A new mobile clinical assistant, billed as “designed for nurses by nurses” will be officially launched today at the World of Health IT conference in Copenhagen.

The device which marks the latest development on the fast evolving mobile clinical assistant, rugged tablet PC market for healthcare, has been developed with extensive input and feedback from clinicians.

The tablet device is designed for hand-held use, and is lightweight, spill-resistant, drop-tolerant and easily disinfected, allowing mobility and networking within an existing IT landscape of hospitals.

The MCA is based on Intel’s MCA reference design. Suppliers including Motion Computing, Panasonic and Philips are now all offering MCA-style devices designed for clinical users. Panasonic’s MCA is the first to use the Intel Atom processor.

Panasonic gave a sneak peak of the MCA at the UK Healthcare Interoperability event last week and is currently running a series of UK roadshows.

In the UK a number of NHS trusts are now using Panasonic’s “ruggedised” Toughbooks for bedside and community-based services.
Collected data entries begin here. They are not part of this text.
`config.mk`:
```
export PLATFORM = sky130hd
export DESIGN_NAME = hazard_control_unit_flat
export DESIGN_NICKNAME = d
export VERILOG_FILES = /design/src/rtl/hazard_control_unit_if.sv /design/src/rtl/hazard_control_unit.sv /design/src/flat_wrapper.sv
export SDC_FILE = /design/constraint.sdc
export NUM_CORES = 1
export LEC_CHECK = 0
export CORE_MARGIN = 2
export CORE_UTILIZATION = 49
export DETAILED_ROUTE_END_ITERATION = 7
export GPL_TIMING_DRIVEN = 1
export HOLD_SLACK_MARGIN = 0.06
export PLACE_DENSITY = 0.8
export SLEW_MARGIN = 5
export SYNTH_ARGS = -nofsm -noshare
export SYNTH_HDL_FRONTEND = slang
export SYNTH_SLANG_ARGS = --single-unit
```
`constraint.sdc`:
```
create_clock -name clk -period 3.4 [get_ports clk]
set_input_delay 0.85 -clock clk [delete_from_list [all_inputs] [get_ports clk]]
set_output_delay 0.85 -clock clk [all_outputs]
set_load 0.01 [all_outputs]
```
But the Intel Atom-based MCA promises to be smaller and lighter.

In a video clip on the MCA roadshow website, NHS Connecting for Health clinical architect Dr Mike Bainbridge says that the National Programme for IT in the NHS first started looking for something that clinicians could carry around sensibly in 2003.

He says pilots of the new device suggest it “gives us an opportunity to give clinicians something that makes their lives easier, one, that will make patient care better, two, and that will make patient care safer, three; and that is what we want to achieve.”